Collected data
++++++++

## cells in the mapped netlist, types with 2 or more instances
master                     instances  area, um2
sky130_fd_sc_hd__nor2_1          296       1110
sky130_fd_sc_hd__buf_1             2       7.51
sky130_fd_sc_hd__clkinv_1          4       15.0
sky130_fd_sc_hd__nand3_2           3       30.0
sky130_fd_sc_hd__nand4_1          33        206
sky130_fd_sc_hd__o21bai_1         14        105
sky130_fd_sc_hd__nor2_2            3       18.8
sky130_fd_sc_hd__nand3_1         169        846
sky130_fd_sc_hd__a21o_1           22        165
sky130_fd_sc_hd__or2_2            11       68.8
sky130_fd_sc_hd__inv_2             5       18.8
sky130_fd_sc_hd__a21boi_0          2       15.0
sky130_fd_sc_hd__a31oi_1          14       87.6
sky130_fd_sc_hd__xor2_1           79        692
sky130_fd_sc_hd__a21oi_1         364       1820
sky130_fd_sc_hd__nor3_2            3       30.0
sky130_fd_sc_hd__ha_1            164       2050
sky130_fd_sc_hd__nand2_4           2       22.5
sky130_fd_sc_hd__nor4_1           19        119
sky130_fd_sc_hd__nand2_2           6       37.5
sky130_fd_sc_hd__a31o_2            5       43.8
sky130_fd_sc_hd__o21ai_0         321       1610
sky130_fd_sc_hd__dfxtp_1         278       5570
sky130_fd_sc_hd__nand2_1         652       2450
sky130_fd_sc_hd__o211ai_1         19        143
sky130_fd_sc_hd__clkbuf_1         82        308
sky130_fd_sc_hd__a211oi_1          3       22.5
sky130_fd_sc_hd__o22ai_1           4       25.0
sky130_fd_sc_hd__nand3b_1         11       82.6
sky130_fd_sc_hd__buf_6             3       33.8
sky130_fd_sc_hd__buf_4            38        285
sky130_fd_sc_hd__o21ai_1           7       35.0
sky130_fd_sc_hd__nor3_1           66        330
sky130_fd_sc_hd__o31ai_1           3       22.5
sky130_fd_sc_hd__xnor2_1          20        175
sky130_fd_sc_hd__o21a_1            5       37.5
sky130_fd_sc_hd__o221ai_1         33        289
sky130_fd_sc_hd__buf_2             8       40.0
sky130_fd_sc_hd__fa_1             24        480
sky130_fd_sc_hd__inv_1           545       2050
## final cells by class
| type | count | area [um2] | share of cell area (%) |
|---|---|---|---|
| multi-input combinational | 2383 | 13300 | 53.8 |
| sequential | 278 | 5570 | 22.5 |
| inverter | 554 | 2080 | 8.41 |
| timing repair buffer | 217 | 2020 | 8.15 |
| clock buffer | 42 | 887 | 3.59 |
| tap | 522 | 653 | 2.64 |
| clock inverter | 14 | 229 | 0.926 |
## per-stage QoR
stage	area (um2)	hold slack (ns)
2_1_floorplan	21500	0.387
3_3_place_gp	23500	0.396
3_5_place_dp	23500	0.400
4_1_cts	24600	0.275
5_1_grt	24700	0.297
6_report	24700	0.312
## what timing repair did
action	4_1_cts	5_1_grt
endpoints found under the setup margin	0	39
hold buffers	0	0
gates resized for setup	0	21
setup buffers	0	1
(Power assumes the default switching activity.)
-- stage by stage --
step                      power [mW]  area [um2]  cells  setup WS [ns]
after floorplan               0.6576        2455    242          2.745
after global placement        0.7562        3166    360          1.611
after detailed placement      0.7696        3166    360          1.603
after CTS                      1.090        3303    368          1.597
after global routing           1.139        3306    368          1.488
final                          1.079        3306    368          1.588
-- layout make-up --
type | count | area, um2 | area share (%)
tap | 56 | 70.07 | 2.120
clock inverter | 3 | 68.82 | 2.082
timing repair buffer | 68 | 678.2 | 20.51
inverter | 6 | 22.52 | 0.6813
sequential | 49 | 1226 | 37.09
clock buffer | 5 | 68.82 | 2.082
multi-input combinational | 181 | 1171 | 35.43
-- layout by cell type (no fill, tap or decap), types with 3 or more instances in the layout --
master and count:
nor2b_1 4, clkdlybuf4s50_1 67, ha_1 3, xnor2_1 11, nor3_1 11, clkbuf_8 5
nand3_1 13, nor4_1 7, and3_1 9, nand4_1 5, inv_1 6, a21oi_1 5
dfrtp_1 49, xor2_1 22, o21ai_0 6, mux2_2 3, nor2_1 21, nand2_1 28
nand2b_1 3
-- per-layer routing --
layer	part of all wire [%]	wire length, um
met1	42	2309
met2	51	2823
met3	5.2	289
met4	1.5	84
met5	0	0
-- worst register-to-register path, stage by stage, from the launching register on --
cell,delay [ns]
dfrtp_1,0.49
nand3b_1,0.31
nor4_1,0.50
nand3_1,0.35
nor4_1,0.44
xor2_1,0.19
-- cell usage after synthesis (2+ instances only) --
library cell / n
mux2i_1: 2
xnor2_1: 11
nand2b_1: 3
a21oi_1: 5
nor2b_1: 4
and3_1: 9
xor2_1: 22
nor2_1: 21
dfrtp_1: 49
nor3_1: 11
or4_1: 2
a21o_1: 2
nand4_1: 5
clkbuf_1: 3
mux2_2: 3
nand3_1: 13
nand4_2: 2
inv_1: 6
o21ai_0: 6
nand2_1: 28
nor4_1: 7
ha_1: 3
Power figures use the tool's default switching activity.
$ cat config.mk
export PLATFORM = sky130hd
export DESIGN_NAME = gameover_index_gen
export DESIGN_NICKNAME = d
export VERILOG_FILES = /design/src/rtl/gameover_pkg.sv /design/src/rtl/gameover_reveal_ctrl.sv /design/src/rtl/gameover_index_gen.sv
export SDC_FILE = /design/constraint.sdc
export NUM_CORES = 1
export LEC_CHECK = 0
export CAP_MARGIN = 20
export CORE_MARGIN = 10
export CORE_UTILIZATION = 35
export CTS_CLUSTER_SIZE = 25
export DETAILED_ROUTE_END_ITERATION = 10
export GPL_TIMING_DRIVEN = 0
export HOLD_SLACK_MARGIN = 0.02
export PLACE_DENSITY_LB_ADDON = 0.3
export RECOVER_POWER = 25
export SYNTH_ARGS = -nofsm -noshare
export SYNTH_HDL_FRONTEND = slang
export SYNTH_HIERARCHICAL = 1
export SYNTH_SLANG_ARGS = --single-unit
$ cat constraint.sdc
create_clock -name Clk -period 2.1 [get_ports Clk]
set_clock_uncertainty 0.2 [all_clocks]
set_input_delay 0.63 -clock Clk [delete_from_list [all_inputs] [get_ports Clk]]
set_output_delay 0.63 -clock Clk [all_outputs]
set_load 0.02 [all_outputs]
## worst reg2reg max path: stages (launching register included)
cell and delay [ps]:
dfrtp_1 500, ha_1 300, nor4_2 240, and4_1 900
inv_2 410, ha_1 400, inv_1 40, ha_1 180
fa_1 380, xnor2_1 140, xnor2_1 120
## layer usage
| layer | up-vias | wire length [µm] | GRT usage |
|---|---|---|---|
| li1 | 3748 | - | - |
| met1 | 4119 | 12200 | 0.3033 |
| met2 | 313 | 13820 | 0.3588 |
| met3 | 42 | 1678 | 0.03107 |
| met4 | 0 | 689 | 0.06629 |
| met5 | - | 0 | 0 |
### src/rtl/wb_scoreboard.sv
// Issue-side register scoreboard for the dual-issue pipeline: tracks per-register
// in-flight write counts and derives per-slot issue permission.
module wb_scoreboard #(
  parameter int unsigned NUM_REGS = 32,
  parameter int unsigned ADDR_W   = 5,
  parameter int unsigned CNT_W    = 2,
  parameter int unsigned TOT_W    = 7
) (
  input  logic                clk_i,
  input  logic                rst_i,
  input  logic                valid0_i,
  input  logic                valid1_i,
  input  logic [ADDR_W-1:0]   rs1_0_i,
  input  logic [ADDR_W-1:0]   rs2_0_i,
  input  logic [ADDR_W-1:0]   rs1_1_i,
  input  logic [ADDR_W-1:0]   rs2_1_i,
  input  logic [1:0]          rs_use0_i,
  input  logic [1:0]          rs_use1_i,
  input  logic [ADDR_W-1:0]   rd0_i,
  input  logic [ADDR_W-1:0]   rd1_i,
  input  logic                rdwe0_i,
  input  logic                rdwe1_i,
  input  logic                fire0_i,
  input  logic                fire1_i,
  input  logic                rfwe1_i,
  input  logic                rfwe2_i,
  input  logic [ADDR_W-1:0]   rfwaddr1_i,
  input  logic [ADDR_W-1:0]   rfwaddr2_i,
  input  logic                flush_i,
  output logic                issue_ok0_o,
  output logic                issue_ok1_o,
  output logic [NUM_REGS-1:0] busy_vec_o,
  output logic [TOT_W-1:0]    inflight_o,
  output logic                idle_o,
  output logic                err_o
);

  localparam int unsigned MaxCnt = (1 << CNT_W) - 1;
  // Wide enough for cnt + two increments before the decrements are taken off.
  localparam int unsigned SumW   = CNT_W + 2;

  logic [CNT_W-1:0]    cnt_q [NUM_REGS];
  logic [CNT_W-1:0]    cnt_d [NUM_REGS];
  logic [TOT_W-1:0]    inflight_q, inflight_d;
  logic                err_q, err_d;
  logic [NUM_REGS-1:0] busy;

  logic              src_busy0, src_busy1, raw1;
  logic              rd0_live, rd1_live;
  logic              cap0, cap1;
  logic [CNT_W:0]    rd1_load;
  logic              inc0, inc1, dec1, dec2;
  logic [SumW-1:0]   up, dn;

  always_comb begin
    busy = '0;
    for (int unsigned r = 1; r < NUM_REGS; r++) begin
      busy[r] = (cnt_q[r] != '0);
    end
  end

  // Readiness looks only at registered counts; a same-cycle writeback does not bypass.
  always_comb begin
    src_busy0 = (rs_use0_i[0] && rs1_0_i != '0 && busy[rs1_0_i]) ||
                (rs_use0_i[1] && rs2_0_i != '0 && busy[rs2_0_i]);
    src_busy1 = (rs_use1_i[0] && rs1_1_i != '0 && busy[rs1_1_i]) ||
                (rs_use1_i[1] && rs2_1_i != '0 && busy[rs2_1_i]);
    rd0_live  = rdwe0_i && (rd0_i != '0);
    rd1_live  = rdwe1_i && (rd1_i != '0);
    raw1      = rd0_live && ((rs_use1_i[0] && rs1_1_i == rd0_i) ||
                             (rs_use1_i[1] && rs2_1_i == rd0_i));
    cap0      = !rd0_live || (cnt_q[rd0_i] < CNT_W'(MaxCnt));
    rd1_load  = {1'b0, cnt_q[rd1_i]} + (CNT_W+1)'(rd0_live && rd0_i == rd1_i);
    cap1      = !rd1_live || (rd1_load < (CNT_W+1)'(MaxCnt));

    issue_ok0_o = valid0_i && !src_busy0 && cap0;
    issue_ok1_o = valid1_i && issue_ok0_o && !src_busy1 && !raw1 && cap1;

    inc0 = fire0_i && issue_ok0_o && rd0_live;
    inc1 = fire0_i && fire1_i && issue_ok1_o && rd1_live;
    dec1 = rfwe1_i && (rfwaddr1_i != '0);
    dec2 = rfwe2_i && (rfwaddr2_i != '0);
  end

  always_comb begin
    err_d      = err_q;
    inflight_d = '0;
    up         = '0;
    dn         = '0;
    cnt_d[0]   = '0;
    for (int unsigned r = 1; r < NUM_REGS; r++) begin
      up = SumW'(cnt_q[r]) + SumW'(inc0 && rd0_i == ADDR_W'(r))
                           + SumW'(inc1 && rd1_i == ADDR_W'(r));
      dn = SumW'(dec1 && rfwaddr1_i == ADDR_W'(r))
         + SumW'(dec2 && rfwaddr2_i == ADDR_W'(r));
      if (dn > up) begin
        cnt_d[r] = '0;
        err_d    = 1'b1;
      end else begin
        cnt_d[r] = CNT_W'(up - dn);
      end
      if (flush_i) begin
        cnt_d[r] = '0;
      end
      inflight_d = inflight_d + TOT_W'(cnt_d[r]);
    end
  end

  always_ff @(posedge clk_i) begin
    if (rst_i) begin
      for (int unsigned r = 0; r < NUM_REGS; r++) begin
        cnt_q[r] <= '0;
      end
      inflight_q <= '0;
      err_q      <= 1'b0;
    end else begin
      for (int unsigned r = 0; r < NUM_REGS; r++) begin
        cnt_q[r] <= cnt_d[r];
      end
      inflight_q <= inflight_d;
      err_q      <= err_d;
    end
  end

  assign busy_vec_o = busy;
  assign inflight_o = inflight_q;
  assign idle_o     = (inflight_q == '0);
  assign err_o      = err_q;

endmodule

### config.mk
export PLATFORM = sky130hd
export DESIGN_NAME = wb_scoreboard
export DESIGN_NICKNAME = d
export VERILOG_FILES = /design/src/rtl/wb_scoreboard.sv
export SDC_FILE = /design/constraint.sdc
export NUM_CORES = 1
export LEC_CHECK = 0
export BUFFER_PORTS_ARGS = -buffer_cell sky130_fd_sc_hd__buf_2
export CELL_PAD_IN_SITES_DETAIL_PLACEMENT = 1
export CELL_PAD_IN_SITES_GLOBAL_PLACEMENT = 1
export CORE_MARGIN = 1.5
export CORE_UTILIZATION = 51
export DETAILED_ROUTE_END_ITERATION = 8
export GPL_ROUTABILITY_DRIVEN = 0
export HOLD_SLACK_MARGIN = 0.02
export PLACE_DENSITY_LB_ADDON = 0.1
export SETUP_SLACK_MARGIN = 0.02
export SKIP_LAST_GASP = 1
export SYNTH_ARGS = -nofsm -noshare
export SYNTH_HDL_FRONTEND = slang
export SYNTH_SLANG_ARGS = --single-unit
### constraint.sdc
create_clock -name clk_i -period 32.4 [get_ports clk_i]
set_input_delay 4.86 -clock clk_i [delete_from_list [all_inputs] [get_ports clk_i]]
set_output_delay 4.86 -clock clk_i [all_outputs]
set_load 0.1 [all_outputs]
== Word level (Yosys, flattened, before mapping) ==
Memories as Yosys holds them, arrays and structs flattened.
Index checks and enable logic that the tools add are counted.

* Logic and storage cells: 692
* Bits in writable memories: 64
* Output and inout bits: 43
* Memories: 1
* Register bits after elaboration: 8
* Input bits: 55

{| class="wikitable"
|+ Memories
! memory !! depth !! width !! rd ports !! clocked after Yosys merged registers in !! wr ports !! line !! RTL
|-
| cnt_q || 32 || 2 || 33 || 0 || 32 || 42 || <nowiki>logic [CNT_W-1:0] cnt_q [NUM_REGS];</nowiki>
|}

* Eq/ne operators: 127
* Muxes and demuxes: 136
* Add/sub/neg operators: 155
* Order comparisons: 37
* Bitwise logic cells: 32
* Reduce and logical (&&, ||, !) cells: 202

{| class="wikitable"
|+ Operator list
! kind !! count
|-
| $eq A5 B5 Y1 const B || 64
|-
| $mux W2 || 94
|-
| $add A7 B2 Y7 || 25
|-
| $eq A5 B4 Y1 const B || 32
|-
| $logic_and A1 B1 Y1 || 151
|-
| $add A3 B1 Y4 || 31
|-
| $gt A2 B4 Y1 || 31
|-
| $add A2 B1 Y3 || 32
|-
| $eq A5 B3 Y1 const B || 16
|-
| $add A1 B1 Y2 || 31
|-
| $reduce_bool A2 Y1 || 31
|-
| $sub A2 B2 Y2 || 31
|-
| $eq A5 B2 Y1 const B || 8
|-
| $reduce_bool A5 Y1 || 8
|-
| $mux W1 || 38
|-
| $or A1 B1 Y1 || 32
|-
| $reduce_bool A31 Y1 || 1
|-
| $lt A5 B6 Y1 const B || 4
|-
| $bmux W1 S5 || 4
|-
| $eq A5 B1 Y1 const B || 4
|-
| $eq A5 B5 Y1 || 3
|-
| $add A6 B2 Y7 || 1
|-
| $logic_not A7 Y1 || 1
|-
| $add A5 B2 Y6 || 1
|-
| 7 further kinds || 15
|}

== Longest topological paths before layout ==
An unclocked memory read counts as a cell.

* Word-level depth: 50
* Mapped depth: 44
* Mapped depth without buffers: 41

== Least setup slack after synthesis ==
No wires, ideal clock.

* Kind: input-to-output
* From: input port rd1_i[0]
* To: output port issue_ok1_o
* Arrival time: 11.391 ns
* Stages: 14
* Path slack: 16.149 ns
* Buffers on the path: 3
* Data required time: 27.540 ns
* Path through: clkbuf_1 -> clkbuf_1 -> mux4_2 -> mux4_2 -> nor2_1 -> a31oi_1 -> ha_1 -> ha_1 -> a21o_1 -> nand3_1 -> nand2_1 -> nor4b_1 -> buf_2 -> nor4b_1

* Cells in the longest elaborated chain, start to end: 6
* Elaborated cells between the ends (all ways): 10
* Those cells by class: add/sub (1); order compare (1); eq/ne (1); reduce/logical (6); memory (1)

{| class="wikitable"
|+ RTL lines
! element !! line !! RTL
|-
| start, declared || 20 || <nowiki>input logic [ADDR_W-1:0] rd1_i,</nowiki>
|-
| branches (longest 4 deep; another with $add A2 B1 Y3) || - ||
|-
| $logic_or A1 B1 Y1 (*) || 74 || <nowiki>cap1 = !rd1_live || (rd1_load < (CNT_W+1)'(MaxCnt));</nowiki>
|-
| $logic_and A1 B1 Y1 (*) || 77 || <nowiki>issue_ok1_o = valid1_i && issue_ok0_o && !src_busy1 && !raw1 && cap1;</nowiki>
|-
| end, declared || 31 || <nowiki>output logic issue_ok1_o,</nowiki>
|}

Every way passes the cells marked *.

== Worst setup path after layout ==
* From: input port rd1_i[0]
* To: register inflight_q[5], in the netlist inflight_o[5]

* Cells in the longest elaborated chain, start to end: 43
* Elaborated cells between the ends (all ways): 259
* Those cells by class: add/sub (93); order compare (32); eq/ne (32); mux (62); reduce/logical (39); memory (1)

{| class="wikitable"
|+ RTL lines
! element !! line !! RTL
|-
| branches (longest 42 deep; another with $add A3 B1 Y4) || - ||
|-
| $add A7 B2 Y7 (*) || 105 || <nowiki>inflight_d = inflight_d + TOT_W'(cnt_d[r]);</nowiki>
|-
| end signal, assigned || 120 || <nowiki>inflight_q <= inflight_d;</nowiki>
|-
| end, declared || 44 || <nowiki>logic [TOT_W-1:0] inflight_q, inflight_d;</nowiki>
|}

Marked as above.
A chain may end at the register's enable or synchronous reset.

==> summary.md <==
| Metric | Value |
|---|---|
| Outcome | finished clean |
| Comb pwr share | 30.3% |
| Ranking of synthesized cells by area | ha_1 17%, fa_1 15%, dfxtp_1 12% |
| Global-route usage over all layers | 39.1% |
| Top cell by count, worst path | fa_1 |
| DRT Pass-1 Iters | 5 |
| ANT cells | 0 |
| Die area | 24,500 um^2 |
| Register area share after synthesis | 11.7% |
| Util after Layout | 56.5% |
| Tcrit/Tclk final | 47.1% |
| Final Hold Viols | 0 |
| Register share of total power | 31.6% |
| Cts repair resizes | 0 |
| Switching share of power | 39.3% |
| Final ANT Viol Nets | 0 |
| Layout cells sized above 1 | 11.3% |
| Clk network pwr share | 38.1% |
| P_leak | 6.05 nW |
| Final wirelength | 46,400 um |
| Number of global-route vias before repair | 12,299 |
| TritonCTS clock tree | done |
| Synthesized area per cell | 7.88 um^2 |
| Post-synthesis cell count | 1,523 |
| RSZ-0062 raised after global routing | false |
| HP Class | reg2reg |
| Req. time, crit path | 32.61 ns |
| Peak supply drop | 0.0000241 V |
| Met2 Use GR | 64.5% |
| Core box area | 22,800 um^2 |
| Antenna violations before repair | 1 |
| IO Port Bufs | 96 |
| Number of synthesized flops with an enable pin | 0 |
| Final min period | 15.25 ns |
| Most Crowded Layer GR | met2 |
| First DRT Iteration DRCs | 1,177 |
| Sw power | 0.000110 W |
| Crit Path Category | in2reg |
| Total global routing overflow | 0 |
| Yosys cell types | 61 |
| FFs w/ async S/R, synth | 0% |
| CP max stage delay | 0.58 ns |
| Slowest CP cell | mux4_2 |
| Most common cell after layout, fill and taps aside | inv_1 |
| Slew of the pin with the lowest slew margin | 1.03 ns |
| CTS Buffer Depth | 2 |
| CP Launch Type | input port |
| Die width | 156 um |
| GR Layer Usage met1 | 50.9% |
| Post-Syn Area | 12,000 um^2 |
| Fill count | 2,890 |
| Critical path arrival | 15.45 ns |
| Slew Viols, Final | 0 |
| Ys Warns | 0 |
| Global-route wire length before repair | 71,600 um |
| Mapped Nets | 1,833 |
| Post-CTS Setup Bufs | 0 |
| Multi-input logic area | 9320 um^2 |
| H-tree depth | 3 |
| Vias per cell | 6.30 |
| Crit end category | flip-flop |
| Clock Tree Root | clkbuf_16 |
| Vias post-DR | 11,780 |
| Max capacitance violation total | 0 |
| F_max | 65.6 MHz |
| Initial Util | 52.5% |
| Die height | 156 um |
| IO Pins | 98 |
| Clock Pin Slew Worst Setup and Hold Paths | 0.07 ns |
| Hold buffer count at cts | 0 |
| Post-synth top area share | 17.4% |
| DP HPWL | 37,700 um |
| Nets@finish | 1,862 |
| Final setup skew | 0.0110 ns |
| CTS buffer count | 9 |
| TNS Setup | 0 ns |
| Synth area leader | ha_1 |
| Row cnt | 55 |
| Final setup viols | 0 |
| Top FF cell, synth | dfxtp_1 |
| Crit Path Max Fanout | 32 |
| Pwr/cell area | 21.7 nW/um^2 |
| CP top delay family | adder cells |
| Met3 Resource Use GR | 5.51% |
| Internal | 0.000170 W |
| Largest net degree at the start of global routing | 73 |
| Remaining routing DRC violations | 0 |
| Crit path buf inv count | 9 |
| Flops & latches, synth | 70 |
| Slew margin rel. | 31.1% |
| Post-DR wirelength/cell | 24.8 um |
| Register area | 1400 um^2 |
| Area grow syn2layout | 7.54% |
| Sink Count | 70 |
| Worst skew pair latency | 0.36 ns |
| Commonest cells after routing, fill and taps aside | 247 x inv_1, 197 x nor2_1, 167 x ha_1, 96 x buf_2, 88 x fa_1 |
-- power groups by stage --
| stage | registers, W | logic, W | clock network, W |
|---|---|---|---|
| CTS | 0.0000884 | 0.0000837 | 0.000105 |
| global placement | 0.0000903 | 0.0000809 | 0 |
| global route | 0.0000885 | 0.0000905 | 0.000109 |
| detailed placement | 0.0000903 | 0.0000832 | 0 |
| finish | 0.0000885 | 0.0000850 | 0.000107 |
| floorplan | 0.0000954 | 0.0000541 | 0 |
-- flip-flops by register name (all words and copies together), names as in the netlist --
| signal | flops |
|---|---|
| cnt_q | 62 |
| inflight_o | 7 |
| err_o | 1 |
-- cell usage after synthesis (5+ instances only) --
cell      number
inv_1        247
nor2_1       197
ha_1         167
fa_1          88
nand2_1       86
dfxtp_1       70
clkbuf_1      62
nor3_1        60
a21oi_1       58
nand3_1       52
nor4_1        51
xor2_1        42
mux4_2        37
or3_1         32
or4_1         27
a211oi_1      23
mux2i_1       21
o21ai_0       21
nand2b_1      17
nor2b_1       16
buf_2         15
nand4_1       14
a22oi_1       10
nor3b_1       10
o211ai_1      10
buf_1          9
xnor2_1        8
or2_2          7
a21o_1         6
a31oi_1        5
nor4b_1        5
-- routing by layer --
metal,up-vias,wire (um)
li1,5220,-
met1,5824,19100
met2,597,21700
met3,139,3390
met4,0,2180
met5,-,0
-- cells by family after synthesis --
family / after synthesis / share of synthesized area, %
xor gates and xnor gates: 50 / 3.65
AOI/OAI and AO/OA: 155 / 8.20
adders and majority gates: 255 / 32.1
buffers and inverters: 337 / 10.8
and+or+nand+nor: 594 / 24.6
muxes: 61 / 8.98
other: 1 / 0.0313
DFF: 70 / 11.7
-- worst reg2reg max path, delay by kind of cell, from the launching register on --
| kind | cells | cell delay (ns) |
|---|---|---|
| adders and majority gates | 14 | 5.70 |
| xor gates and xnor gates | 1 | 0.16 |
| AOI/OAI and AO/OA | 6 | 0.84 |
| buffers and inverters | 8 | 0.81 |
| muxes | 2 | 1.03 |
| and+or+nand+nor | 8 | 1.48 |
| DFF | 1 | 0.43 |
-- final timing paths --
check,cells past startpoint,endpoint,slack (ns),from
setup reg to reg,39,inflight_o[5]$_SDFF_PP0_,21.81,cnt_q[19][0]$_SDFF_PP0_
hold reg to reg,3,err_o$_SDFFE_PP0P_,0.84,err_o$_SDFFE_PP0P_
setup / recovery,40,inflight_o[5]$_SDFF_PP0_,17.15,rd1_i[0]
hold / removal,3,err_o$_SDFFE_PP0P_,0.84,err_o$_SDFFE_PP0P_
-- through the flow --
| stage | setup slack, ns | std cells | total power, W | hold slack, ns | area, um^2 |
|---|---|---|---|---|---|
| finish | 17.15 | 1870 | 0.000280 | 0.842 | 12900 |
| global route | 16.68 | 1870 | 0.000288 | 0.875 | 12900 |
| CTS | 17.14 | 1870 | 0.000277 | 0.797 | 12900 |
| detailed placement | 16.82 | 1854 | 0.000174 | 0.766 | 12600 |
| global placement | 17.05 | 1854 | 0.000171 | 0.782 | 12600 |
| floorplan | 16.15 | 1523 | 0.000150 | 0.723 | 12000 |
-- area by class of cell --
type                            instances  area share (%)
Sequential cell                        70            10.9
Clock inverter                          7           0.582
Clock buffer                            9            1.75
Inverter                              249            7.24
Multi-Input combinational cell       1116            72.2
Timing Repair Buffer                  106            4.31
Tap cell                              313            3.04
Note: power is estimated with default switching activity, not from simulation.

++++++++

- WHAT IS EXPECTED -
Print only these lines, please. They run from the start of the entries above to the line containing "2020 | 8.15 |", both ends included, and must match exactly.

- YOUR RESPONSE -
## cells in the mapped netlist, types with 2 or more instances
master                     instances  area, um2
sky130_fd_sc_hd__nor2_1          296       1110
sky130_fd_sc_hd__buf_1             2       7.51
sky130_fd_sc_hd__clkinv_1          4       15.0
sky130_fd_sc_hd__nand3_2           3       30.0
sky130_fd_sc_hd__nand4_1          33        206
sky130_fd_sc_hd__o21bai_1         14        105
sky130_fd_sc_hd__nor2_2            3       18.8
sky130_fd_sc_hd__nand3_1         169        846
sky130_fd_sc_hd__a21o_1           22        165
sky130_fd_sc_hd__or2_2            11       68.8
sky130_fd_sc_hd__inv_2             5       18.8
sky130_fd_sc_hd__a21boi_0          2       15.0
sky130_fd_sc_hd__a31oi_1          14       87.6
sky130_fd_sc_hd__xor2_1           79        692
sky130_fd_sc_hd__a21oi_1         364       1820
sky130_fd_sc_hd__nor3_2            3       30.0
sky130_fd_sc_hd__ha_1            164       2050
sky130_fd_sc_hd__nand2_4           2       22.5
sky130_fd_sc_hd__nor4_1           19        119
sky130_fd_sc_hd__nand2_2           6       37.5
sky130_fd_sc_hd__a31o_2            5       43.8
sky130_fd_sc_hd__o21ai_0         321       1610
sky130_fd_sc_hd__dfxtp_1         278       5570
sky130_fd_sc_hd__nand2_1         652       2450
sky130_fd_sc_hd__o211ai_1         19        143
sky130_fd_sc_hd__clkbuf_1         82        308
sky130_fd_sc_hd__a211oi_1          3       22.5
sky130_fd_sc_hd__o22ai_1           4       25.0
sky130_fd_sc_hd__nand3b_1         11       82.6
sky130_fd_sc_hd__buf_6             3       33.8
sky130_fd_sc_hd__buf_4            38        285
sky130_fd_sc_hd__o21ai_1           7       35.0
sky130_fd_sc_hd__nor3_1           66        330
sky130_fd_sc_hd__o31ai_1           3       22.5
sky130_fd_sc_hd__xnor2_1          20        175
sky130_fd_sc_hd__o21a_1            5       37.5
sky130_fd_sc_hd__o221ai_1         33        289
sky130_fd_sc_hd__buf_2             8       40.0
sky130_fd_sc_hd__fa_1             24        480
sky130_fd_sc_hd__inv_1           545       2050
## final cells by class
| type | count | area [um2] | share of cell area (%) |
|---|---|---|---|
| multi-input combinational | 2383 | 13300 | 53.8 |
| sequential | 278 | 5570 | 22.5 |
| inverter | 554 | 2080 | 8.41 |
| timing repair buffer | 217 | 2020 | 8.15 |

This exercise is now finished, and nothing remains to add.